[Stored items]
Content starts

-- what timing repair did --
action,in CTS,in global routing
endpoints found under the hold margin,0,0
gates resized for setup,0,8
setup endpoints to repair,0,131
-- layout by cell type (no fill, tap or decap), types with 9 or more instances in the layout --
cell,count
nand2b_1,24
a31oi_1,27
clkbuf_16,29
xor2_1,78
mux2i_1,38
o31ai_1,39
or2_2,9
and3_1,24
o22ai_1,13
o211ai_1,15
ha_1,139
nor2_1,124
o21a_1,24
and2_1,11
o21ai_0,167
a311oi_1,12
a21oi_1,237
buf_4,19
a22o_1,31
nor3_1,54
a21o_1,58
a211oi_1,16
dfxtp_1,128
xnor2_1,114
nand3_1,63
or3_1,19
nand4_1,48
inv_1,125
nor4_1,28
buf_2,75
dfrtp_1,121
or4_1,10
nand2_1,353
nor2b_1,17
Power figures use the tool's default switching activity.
$ cat src/design/ssoc_sector_stage.sv
// ----------------------------------------------------------------------------
// Sector stage
// Input register: counts samples within the scan and tags each with its sector.
// ----------------------------------------------------------------------------
module ssoc_sector_stage (
    input  logic                          i_clk,
    input  logic                          i_rst_n,
    input  logic [ssoc_pkg::LEN_W-1:0]    i_sector_len,
    input  logic                          i_in_valid,
    output logic                          o_in_ready,
    input  logic [ssoc_pkg::RANGE_W-1:0]  i_range_mm,
    input  logic                          i_sample_valid,
    input  logic                          i_last_sample,
    output logic                          o_out_valid,
    input  logic                          i_out_ready,
    output ssoc_pkg::t_sample             o_sample
);
    import ssoc_pkg::*;

    logic [INDEX_W-1:0]    r_index;
    logic                  r_valid;
    t_sample               r_sample;
    logic [SECTOR_W-1:0]   n_sector;
    logic [SCAN_LEN_W-1:0] bound;
    logic                  accept;

    assign o_in_ready  = !r_valid || i_out_ready;
    assign accept      = i_in_valid && o_in_ready;
    assign o_out_valid = r_valid;
    assign o_sample    = r_sample;

    // The sector is the number of boundaries k * len (k = 1..5) already reached.
    // A zero sector length puts every sample in the last sector.
    always_comb begin
        n_sector = '0;
        bound    = '0;
        for (int k = 1; k < NUM_SECTORS; k++) begin
            bound = SCAN_LEN_W'(k) * SCAN_LEN_W'(i_sector_len);
            if (SCAN_LEN_W'(r_index) >= bound) begin
                n_sector = n_sector + SECTOR_W'(1);
            end
        end
    end

    always_ff @(posedge i_clk) begin
        if (!i_rst_n) begin
            r_index <= '0;
            r_valid <= 1'b0;
        end else begin
            if (accept) begin
                r_valid <= 1'b1;
                if (i_last_sample) begin
                    r_index <= '0;
                end else if (r_index != MAX_INDEX) begin
                    r_index <= r_index + INDEX_W'(1);
                end
            end else if (i_out_ready) begin
                r_valid <= 1'b0;
            end
        end
    end

    always_ff @(posedge i_clk) begin
        if (accept) begin
            r_sample.range_mm     <= i_range_mm;
            r_sample.sample_valid <= i_sample_valid;
            r_sample.last_sample  <= i_last_sample;
            r_sample.sector       <= n_sector;
        end
    end

endmodule
`src/hdl/ppdbt_pkg.sv`:
```
// Shared types and constants for the ping-pong DMA block tracker.
// No dependencies; front, back and top use scoped names; tb imports it.
package ppdbt_pkg;

  localparam int SIZE_W     = 17;   // block_size register
  localparam int CNT_W      = 11;   // block_count register
  localparam int ADDR_W     = 20;   // byte offsets and read position
  localparam int PEND_W     = 21;   // pending byte count
  localparam int ACT_W      = 3;
  localparam int CFG_IDX_W  = 1;
  localparam int CFG_DATA_W = 17;
  localparam int Q_DEPTH    = 2;

  localparam int MAX_BLOCKS_DEF       = 1024;
  localparam int MAX_BUFFER_BYTES_DEF = 1048576;

  localparam logic [SIZE_W-1:0] SIZE_MIN  = 17'd256;
  localparam logic [SIZE_W-1:0] SIZE_MAX  = 17'd65536;
  localparam logic [SIZE_W-1:0] SIZE_RST  = 17'd4096;
  localparam logic [CNT_W-1:0]  COUNT_RST = 11'd4;
  localparam int                COUNT_MIN = 2;

  typedef enum logic [CFG_IDX_W-1:0] {
    REG_BLOCK_SIZE  = 1'b0,
    REG_BLOCK_COUNT = 1'b1
  } reg_idx_t;

  typedef enum logic [ACT_W-1:0] {
    ACT_OPEN  = 3'd0,
    ACT_START = 3'd1,
    ACT_STOP  = 3'd2,
    ACT_DONE  = 3'd3,
    ACT_QUERY = 3'd4
  } action_t;

  // decoded command passed from front to back
  typedef enum logic [2:0] {
    CMD_NOP,
    CMD_OPEN,
    CMD_START,
    CMD_STOP,
    CMD_DONE,
    CMD_QUERY
  } cmd_t;

  typedef enum logic [2:0] {
    F_START,
    F_LIM,
    F_RING,
    F_THR,
    F_MOD,
    F_RUN
  } front_state_t;

  typedef struct packed {
    logic [ACT_W-1:0] action;
    logic             even_field;
  } in_word_t;

  typedef struct packed {
    cmd_t cmd;
    logic even_field;
  } cmd_word_t;

  typedef struct packed {
    logic              address_valid;
    logic              base_select;
    logic [ADDR_W-1:0] next_address;
    logic              overrun;
    logic              period_elapsed;
    logic              field_mismatch;
    logic [ADDR_W-1:0] position_bytes;
  } out_word_t;

endpackage

```
`src/hdl/ppdbt_fifo.sv`:
```
// Small register queue, first in first out, with full/empty flags.
// Depends on nothing; word width and depth come from parameters.
module ppdbt_fifo #(
  parameter int WIDTH = 8,
  parameter int DEPTH = 2
) (
  input  logic             clk,
  input  logic             rst_n,
  input  logic             push,
  input  logic [WIDTH-1:0] din,
  output logic             full,
  input  logic             pop,
  output logic [WIDTH-1:0] dout,
  output logic             empty
);

  localparam int PW = (DEPTH > 1) ? $clog2(DEPTH) : 1;
  localparam int CW = $clog2(DEPTH + 1);

  logic [WIDTH-1:0] mem_r [DEPTH];
  logic [PW-1:0]    wr_ptr_r, wr_ptr_nxt;
  logic [PW-1:0]    rd_ptr_r, rd_ptr_nxt;
  logic [CW-1:0]    cnt_r, cnt_nxt;
  logic             do_push, do_pop;

  assign full    = (cnt_r == CW'(DEPTH));
  assign empty   = (cnt_r == '0);
  assign do_push = push && !full;
  assign do_pop  = pop && !empty;
  assign dout    = mem_r[rd_ptr_r];

  always_comb begin
    wr_ptr_nxt = wr_ptr_r;
    rd_ptr_nxt = rd_ptr_r;
    cnt_nxt    = cnt_r;
    if (do_push) begin
      wr_ptr_nxt = (wr_ptr_r == PW'(DEPTH - 1)) ? '0 : wr_ptr_r + 1'b1;
    end
    if (do_pop) begin
      rd_ptr_nxt = (rd_ptr_r == PW'(DEPTH - 1)) ? '0 : rd_ptr_r + 1'b1;
    end
    if (do_push && !do_pop) begin
      cnt_nxt = cnt_r + 1'b1;
    end else if (do_pop && !do_push) begin
      cnt_nxt = cnt_r - 1'b1;
    end
  end

  always_ff @(posedge clk) begin
    if (!rst_n) begin
      wr_ptr_r <= '0;
      rd_ptr_r <= '0;
      cnt_r    <= '0;
    end else begin
      wr_ptr_r <= wr_ptr_nxt;
      rd_ptr_r <= rd_ptr_nxt;
      cnt_r    <= cnt_nxt;
    end
  end

  always_ff @(posedge clk) begin
    if (do_push) begin
      mem_r[wr_ptr_r] <= din;
    end
  end

endmodule

```
`src/hdl/ppdbt_div.sv`:
```
// Restoring divider, one quotient bit per cycle.
// Depends on nothing; used by the front end for ring limits and block wrap.
module ppdbt_div #(
  parameter int NUM_W = 21,
  parameter int DEN_W = 17
) (
  input  logic             clk,
  input  logic             rst_n,
  input  logic             start,
  input  logic [NUM_W-1:0] num,
  input  logic [DEN_W-1:0] den,
  output logic             busy,
  output logic [NUM_W-1:0] quot,
  output logic [DEN_W-1:0] rem
);

  localparam int KW = $clog2(NUM_W + 1);

  logic [NUM_W-1:0] quot_r;
  logic [DEN_W-1:0] rem_r;
  logic [DEN_W-1:0] den_r;
  logic [KW-1:0]    cnt_r;
  logic             busy_r;
  logic [DEN_W:0]   rem_sh;
  logic [DEN_W:0]   diff;
  logic             ge;

  assign rem_sh = {rem_r, quot_r[NUM_W-1]};
  assign ge     = (rem_sh >= {1'b0, den_r});
  assign diff   = rem_sh - {1'b0, den_r};

  assign busy = busy_r;
  assign quot = quot_r;
  assign rem  = rem_r;

  always_ff @(posedge clk) begin
    if (!rst_n) begin
      busy_r <= 1'b0;
    end else if (start) begin
      busy_r <= 1'b1;
    end else if (busy_r && cnt_r == KW'(1)) begin
      busy_r <= 1'b0;
    end
  end

  always_ff @(posedge clk) begin
    if (start) begin
      quot_r <= num;
      rem_r  <= '0;
      den_r  <= den;
      cnt_r  <= KW'(NUM_W);
    end else if (busy_r) begin
      quot_r <= {quot_r[NUM_W-2:0], ge};
      rem_r  <= ge ? diff[DEN_W-1:0] : rem_sh[DEN_W-1:0];
      cnt_r  <= cnt_r - 1'b1;
    end
  end

endmodule

```
`src/hdl/ppdbt_front.sv`:
```
// Front end: configuration registers, derived ring limits, word decode.
// Depends on ppdbt_pkg and ppdbt_div.
module ppdbt_front #(
  parameter int MAX_BLOCKS       = ppdbt_pkg::MAX_BLOCKS_DEF,
  parameter int MAX_BUFFER_BYTES = ppdbt_pkg::MAX_BUFFER_BYTES_DEF,
  localparam int BW = (MAX_BLOCKS > 2) ? $clog2(MAX_BLOCKS) : 1,
  localparam int CW = $clog2(MAX_BLOCKS + 1),
  localparam int RW = ppdbt_pkg::SIZE_W + CW
) (
  input  logic                                clk,
  input  logic                                rst_n,
  input  logic                                cfg_wr_en,
  input  logic [ppdbt_pkg::CFG_IDX_W-1:0]     cfg_index,
  input  logic [ppdbt_pkg::CFG_DATA_W-1:0]    cfg_data,
  input  logic                                in_push,
  input  ppdbt_pkg::in_word_t                 in_word,
  output logic                                in_full,
  output logic                                cmd_push,
  output ppdbt_pkg::cmd_word_t                cmd_word,
  input  logic                                cmd_full,
  input  logic [BW-1:0]                       cur_block,
  output logic [ppdbt_pkg::SIZE_W-1:0]        eff_size,
  output logic [CW-1:0]                       eff_count,
  output logic [RW-1:0]                       ring,
  output logic [RW-1:0]                       thresh,
  output logic                                fix_valid,
  output logic [BW-1:0]                       fix_block
);

  localparam int NW = $clog2(MAX_BUFFER_BYTES + 1);
  localparam int SW = ppdbt_pkg::SIZE_W;

  ppdbt_pkg::front_state_t state_r, state_nxt;

  logic [SW-1:0]                 size_r;
  logic [ppdbt_pkg::CNT_W-1:0]   count_r;
  logic [SW-1:0]                 size_sat;
  logic [SW-1:0]                 eff_size_r;
  logic [CW-1:0]                 eff_count_r, eff_count_nxt;
  logic [RW-1:0]                 ring_r;
  logic [RW-1:0]                 thresh_r;
  logic [NW-1:0]                 cnt_clip;

  logic          div_start;
  logic [NW-1:0] div_num;
  logic [SW-1:0] div_den;
  logic          div_busy;
  logic [NW-1:0] div_quot;
  logic [SW-1:0] div_rem;

  ppdbt_div #(.NUM_W(NW), .DEN_W(SW)) u_div (
    .clk   (clk),
    .rst_n (rst_n),
    .start (div_start),
    .num   (div_num),
    .den   (div_den),
    .busy  (div_busy),
    .quot  (div_quot),
    .rem   (div_rem)
  );

  // config registers
  always_ff @(posedge clk) begin
    if (!rst_n) begin
      size_r  <= ppdbt_pkg::SIZE_RST;
      count_r <= ppdbt_pkg::COUNT_RST;
    end else if (cfg_wr_en) begin
      case (ppdbt_pkg::reg_idx_t'(cfg_index))
        ppdbt_pkg::REG_BLOCK_SIZE:  size_r  <= cfg_data[SW-1:0];
        ppdbt_pkg::REG_BLOCK_COUNT: count_r <= cfg_data[ppdbt_pkg::CNT_W-1:0];
        default: ;
      endcase
    end
  end

  always_comb begin
    size_sat = size_r;
    if (size_r < ppdbt_pkg::SIZE_MIN) size_sat = ppdbt_pkg::SIZE_MIN;
    if (size_r > ppdbt_pkg::SIZE_MAX) size_sat = ppdbt_pkg::SIZE_MAX;
  end

  // count clipped to MAX_BLOCKS, then to the ring limit, floor of two
  always_comb begin
    cnt_clip = NW'(count_r);
    if (cnt_clip > NW'(MAX_BLOCKS)) cnt_clip = NW'(MAX_BLOCKS);
    if (cnt_clip > div_quot)        cnt_clip = div_quot;
    if (cnt_clip < NW'(ppdbt_pkg::COUNT_MIN)) cnt_clip = NW'(ppdbt_pkg::COUNT_MIN);
    eff_count_nxt = CW'(cnt_clip);
  end

  // next state
  always_comb begin
    state_nxt = state_r;
    unique case (state_r)
      ppdbt_pkg::F_START: state_nxt = ppdbt_pkg::F_LIM;
      ppdbt_pkg::F_LIM:   if (!div_busy) state_nxt = ppdbt_pkg::F_RING;
      ppdbt_pkg::F_RING:  state_nxt = ppdbt_pkg::F_THR;
      ppdbt_pkg::F_THR:   state_nxt = ppdbt_pkg::F_MOD;
      ppdbt_pkg::F_MOD:   if (!div_busy) state_nxt = ppdbt_pkg::F_RUN;
      ppdbt_pkg::F_RUN:   state_nxt = ppdbt_pkg::F_RUN;
      default:            state_nxt = ppdbt_pkg::F_START;
    endcase
    if (cfg_wr_en) state_nxt = ppdbt_pkg::F_START;
  end

  // outputs of the sequencer
  always_comb begin
    div_start = 1'b0;
    div_num   = NW'(MAX_BUFFER_BYTES);
    div_den   = size_sat;
    fix_valid = 1'b0;
    unique case (state_r)
      ppdbt_pkg::F_START: div_start = 1'b1;
      ppdbt_pkg::F_THR: begin
        div_start = 1'b1;
        div_num   = NW'(cur_block);
        div_den   = SW'(eff_count_r);
      end
      ppdbt_pkg::F_MOD: fix_valid = !div_busy;
      default: ;
    endcase
  end

  assign fix_block = BW'(div_rem);

  always_ff @(posedge clk) begin
    if (!rst_n) begin
      state_r <= ppdbt_pkg::F_START;
    end else begin
      state_r <= state_nxt;
    end
  end

  always_ff @(posedge clk) begin
    if (state_r == ppdbt_pkg::F_START) eff_size_r <= size_sat;
    if (state_r == ppdbt_pkg::F_LIM && !div_busy) eff_count_r <= eff_count_nxt;
    if (state_r == ppdbt_pkg::F_RING) ring_r <= RW'(eff_size_r) * RW'(eff_count_r);
    if (state_r == ppdbt_pkg::F_THR) thresh_r <= ring_r - (RW'(eff_size_r) << 1);
  end

  assign eff_size  = eff_size_r;
  assign eff_count = eff_count_r;
  assign ring      = ring_r;
  assign thresh    = thresh_r;

  // word decode
  assign in_full  = (state_r != ppdbt_pkg::F_RUN) || cmd_full;
  assign cmd_push = in_push && !in_full;

  always_comb begin
    cmd_word.even_field = in_word.even_field;
    unique case (ppdbt_pkg::action_t'(in_word.action))
      ppdbt_pkg::ACT_OPEN:  cmd_word.cmd = ppdbt_pkg::CMD_OPEN;
      ppdbt_pkg::ACT_START: cmd_word.cmd = ppdbt_pkg::CMD_START;
      ppdbt_pkg::ACT_STOP:  cmd_word.cmd = ppdbt_pkg::CMD_STOP;
      ppdbt_pkg::ACT_DONE:  cmd_word.cmd = ppdbt_pkg::CMD_DONE;
      ppdbt_pkg::ACT_QUERY: cmd_word.cmd = ppdbt_pkg::CMD_QUERY;
      default:              cmd_word.cmd = ppdbt_pkg::CMD_NOP;
    endcase
  end

endmodule

```
`src/hdl/ppdbt_back.sv`:
```
// Back end: tracker state update, then address multiply into the result queue.
// Depends on ppdbt_pkg.
module ppdbt_back #(
  parameter int MAX_BLOCKS = ppdbt_pkg::MAX_BLOCKS_DEF,
  localparam int BW = (MAX_BLOCKS > 2) ? $clog2(MAX_BLOCKS) : 1,
  localparam int CW = $clog2(MAX_BLOCKS + 1),
  localparam int RW = ppdbt_pkg::SIZE_W + CW
) (
  input  logic                          clk,
  input  logic                          rst_n,
  input  logic                          cmd_valid,
  input  ppdbt_pkg::cmd_word_t          cmd_word,
  output logic                          cmd_pop,
  input  logic [ppdbt_pkg::SIZE_W-1:0]  eff_size,
  input  logic [CW-1:0]                 eff_count,
  input  logic [RW-1:0]                 ring,
  input  logic [RW-1:0]                 thresh,
  input  logic                          fix_valid,
  input  logic [BW-1:0]                 fix_block,
  output logic [BW-1:0]                 cur_block,
  output logic                          res_push,
  output ppdbt_pkg::out_word_t          res_word,
  input  logic                          res_full
);

  localparam int AW = ppdbt_pkg::ADDR_W;
  localparam int PW = ppdbt_pkg::PEND_W;
  localparam int SW = ppdbt_pkg::SIZE_W;
  localparam int XW = (RW > PW) ? RW : PW;
  localparam int MW = (BW + SW > AW) ? BW + SW : AW;

  // blk_r is the block index reduced into the current ring; raw_blk_r is the
  // index as last set, kept so a later ring change reduces from it again
  logic          running_r, running_nxt;
  logic [BW-1:0] blk_r, blk_nxt;
  logic [BW-1:0] raw_blk_r, raw_blk_nxt;
  logic [PW-1:0] pend_r, pend_nxt;
  logic [AW-1:0] rpos_r, rpos_nxt;

  logic                 s2_valid_r;
  ppdbt_pkg::out_word_t s2_word_r, s2_word_nxt;
  logic [BW-1:0]        s2_blk_r, s2_blk_nxt;

  logic          s1_go;
  logic          s2_take;
  logic [CW:0]   sum1, sum2, wrap2;
  logic [PW:0]   padd;
  logic [AW:0]   pos;
  logic          match;
  logic [MW-1:0] prod;

  assign s2_take = s2_valid_r && !res_full;
  assign s1_go   = cmd_valid && (!s2_valid_r || !res_full);
  assign cmd_pop = s1_go;

  assign sum1  = (CW+1)'(blk_r) + (CW+1)'(1);
  assign sum2  = (CW+1)'(blk_r) + (CW+1)'(2);
  assign wrap2 = (sum2 >= (CW+1)'(eff_count)) ? sum2 - (CW+1)'(eff_count) : sum2;
  assign padd  = (PW+1)'(pend_r) + (PW+1)'(eff_size);
  assign pos   = (AW+1)'(rpos_r) + (AW+1)'(eff_size);
  assign match = cmd_word.even_field ? blk_r[0] : !blk_r[0];

  always_comb begin
    running_nxt = running_r;
    blk_nxt     = blk_r;
    raw_blk_nxt = raw_blk_r;
    pend_nxt    = pend_r;
    rpos_nxt    = rpos_r;
    s2_word_nxt = '0;
    s2_blk_nxt  = '0;
    case (cmd_word.cmd)
      ppdbt_pkg::CMD_OPEN: begin
        pend_nxt = '0;
        rpos_nxt = '0;
      end
      ppdbt_pkg::CMD_START: begin
        running_nxt = 1'b1;
        blk_nxt     = '0;
        raw_blk_nxt = '0;
      end
      ppdbt_pkg::CMD_STOP: begin
        running_nxt = 1'b0;
        blk_nxt     = '0;
        raw_blk_nxt = '0;
      end
      ppdbt_pkg::CMD_DONE: begin
        if (running_r) begin
          if (!match) begin
            s2_word_nxt.field_mismatch = 1'b1;
          end else if (XW'(pend_r) >= XW'(thresh)) begin
            s2_word_nxt.overrun = 1'b1;
            running_nxt         = 1'b0;
            blk_nxt             = '0;
            raw_blk_nxt         = '0;
          end else begin
            s2_word_nxt.address_valid = 1'b1;
            s2_word_nxt.base_select   = cmd_word.even_field;
            s2_blk_nxt                = BW'(wrap2);
            blk_nxt     = (sum1 == (CW+1)'(eff_count)) ? '0 : BW'(sum1);
            raw_blk_nxt = blk_nxt;
            pend_nxt = padd[PW] ? '1 : padd[PW-1:0];
            s2_word_nxt.period_elapsed = (pend_nxt >= PW'(eff_size));
          end
        end
      end
      ppdbt_pkg::CMD_QUERY: begin
        if (pend_r != '0) begin
          pend_nxt = (pend_r > PW'(eff_size)) ? pend_r - PW'(eff_size) : '0;
          rpos_nxt = (XW'(pos) >= XW'(ring)) ? '0 : pos[AW-1:0];
        end
        s2_word_nxt.position_bytes = rpos_nxt;
      end
      default: ;
    endcase
  end

  always_ff @(posedge clk) begin
    if (!rst_n) begin
      running_r  <= 1'b0;
      blk_r      <= '0;
      raw_blk_r  <= '0;
      pend_r     <= '0;
      rpos_r     <= '0;
      s2_valid_r <= 1'b0;
    end else begin
      if (fix_valid) begin
        blk_r <= fix_block;
      end else if (s1_go) begin
        running_r <= running_nxt;
        blk_r     <= blk_nxt;
        raw_blk_r <= raw_blk_nxt;
        pend_r    <= pend_nxt;
        rpos_r    <= rpos_nxt;
      end
      if (s1_go) begin
        s2_valid_r <= 1'b1;
      end else if (s2_take) begin
        s2_valid_r <= 1'b0;
      end
    end
  end

  always_ff @(posedge clk) begin
    if (s1_go) begin
      s2_word_r <= s2_word_nxt;
      s2_blk_r  <= s2_blk_nxt;
    end
  end

  // block-two-ahead offset, masked to the address width
  assign prod = MW'(s2_blk_r) * MW'(eff_size);

  always_comb begin
    res_word              = s2_word_r;
    res_word.next_address = s2_word_r.address_valid ? prod[AW-1:0] : '0;
  end

  assign res_push  = s2_take;
  assign cur_block = raw_blk_r;

endmodule

```
`src/hdl/ping_pong_dma_block_tracker.sv`:
```
// Top level of the ping-pong DMA block tracker.
// Depends on ppdbt_pkg, ppdbt_front, ppdbt_back and ppdbt_fifo.
//
//  channel | ports                          | handshake
//  --------+--------------------------------+--------------------------------
//  input   | in_push, in_full, in_word      | word taken when push && !full
//  result  | out_pop, out_empty, out_word   | word taken when pop && !empty
//  config  | cfg_wr_en, cfg_index, cfg_data | written on any edge with wr_en
//
// One word per cycle sustained while full is low; a result can be popped once
// its input word has passed the decode queue, the state update and multiply
// stage and the result queue. After reset and after every config write, full
// stays high while the ring limits are rebuilt: a divide for the count limit,
// the ring product, the threshold, then a second divide for the block wrap.
// Reset is synchronous, active low; a stalled result side backs up through
// the output queue and the decode queue into full.
module ping_pong_dma_block_tracker #(
  parameter int MAX_BLOCKS       = ppdbt_pkg::MAX_BLOCKS_DEF,
  parameter int MAX_BUFFER_BYTES = ppdbt_pkg::MAX_BUFFER_BYTES_DEF
) (
  input  logic                             clk,
  input  logic                             rst_n,
  input  logic                             in_push,
  output logic                             in_full,
  input  ppdbt_pkg::in_word_t              in_word,
  output logic                             out_empty,
  input  logic                             out_pop,
  output ppdbt_pkg::out_word_t             out_word,
  input  logic                             cfg_wr_en,
  input  logic [ppdbt_pkg::CFG_IDX_W-1:0]  cfg_index,
  input  logic [ppdbt_pkg::CFG_DATA_W-1:0] cfg_data
);

  localparam int BW = (MAX_BLOCKS > 2) ? $clog2(MAX_BLOCKS) : 1;
  localparam int CW = $clog2(MAX_BLOCKS + 1);
  localparam int RW = ppdbt_pkg::SIZE_W + CW;
  localparam int CMD_WW = $bits(ppdbt_pkg::cmd_word_t);
  localparam int OUT_WW = $bits(ppdbt_pkg::out_word_t);

  // front -> decode queue
  logic                 cmd_push;
  ppdbt_pkg::cmd_word_t cmd_word_in;
  logic                 cmd_full;

  // decode queue -> back
  logic                 cmd_empty;
  logic                 cmd_pop;
  logic [CMD_WW-1:0]    cmd_dout;

  // derived configuration and block fix-up
  logic [ppdbt_pkg::SIZE_W-1:0] eff_size;
  logic [CW-1:0]                eff_count;
  logic [RW-1:0]                ring;
  logic [RW-1:0]                thresh;
  logic                         fix_valid;
  logic [BW-1:0]                fix_block;
  logic [BW-1:0]                cur_block;

  // back -> result queue
  logic                 res_push;
  ppdbt_pkg::out_word_t res_word;
  logic                 res_full;
  logic [OUT_WW-1:0]    res_dout;

  ppdbt_front #(
    .MAX_BLOCKS       (MAX_BLOCKS),
    .MAX_BUFFER_BYTES (MAX_BUFFER_BYTES)
  ) u_front (
    .clk       (clk),
    .rst_n     (rst_n),
    .cfg_wr_en (cfg_wr_en),
    .cfg_index (cfg_index),
    .cfg_data  (cfg_data),
    .in_push   (in_push),
    .in_word   (in_word),
    .in_full   (in_full),
    .cmd_push  (cmd_push),
    .cmd_word  (cmd_word_in),
    .cmd_full  (cmd_full),
    .cur_block (cur_block),
    .eff_size  (eff_size),
    .eff_count (eff_count),
    .ring      (ring),
    .thresh    (thresh),
    .fix_valid (fix_valid),
    .fix_block (fix_block)
  );

  // decoded words wait here so the front keeps taking input while the back stalls
  ppdbt_fifo #(
    .WIDTH (CMD_WW),
    .DEPTH (ppdbt_pkg::Q_DEPTH)
  ) u_cmd_q (
    .clk   (clk),
    .rst_n (rst_n),
    .push  (cmd_push),
    .din   (cmd_word_in),
    .full  (cmd_full),
    .pop   (cmd_pop),
    .dout  (cmd_dout),
    .empty (cmd_empty)
  );

  ppdbt_back #(
    .MAX_BLOCKS (MAX_BLOCKS)
  ) u_back (
    .clk       (clk),
    .rst_n     (rst_n),
    .cmd_valid (!cmd_empty),
    .cmd_word  (ppdbt_pkg::cmd_word_t'(cmd_dout)),
    .cmd_pop   (cmd_pop),
    .eff_size  (eff_size),
    .eff_count (eff_count),
    .ring      (ring),
    .thresh    (thresh),
    .fix_valid (fix_valid),
    .fix_block (fix_block),
    .cur_block (cur_block),
    .res_push  (res_push),
    .res_word  (res_word),
    .res_full  (res_full)
  );

  // result queue: the oldest result sits on out_word while not empty
  ppdbt_fifo #(
    .WIDTH (OUT_WW),
    .DEPTH (ppdbt_pkg::Q_DEPTH)
  ) u_res_q (
    .clk   (clk),
    .rst_n (rst_n),
    .push  (res_push),
    .din   (res_word),
    .full  (res_full),
    .pop   (out_pop),
    .dout  (res_dout),
    .empty (out_empty)
  );

  assign out_word = ppdbt_pkg::out_word_t'(res_dout);

endmodule

```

Content ends

What you will do:
Whenever a line in the entries above includes the word "then", pull that line out.

Answer for this exercise:
  // count clipped to MAX_BLOCKS, then to the ring limit, floor of two
// Back end: tracker state update, then address multiply into the result queue.
// the ring product, the threshold, then a second divide for the block wrap.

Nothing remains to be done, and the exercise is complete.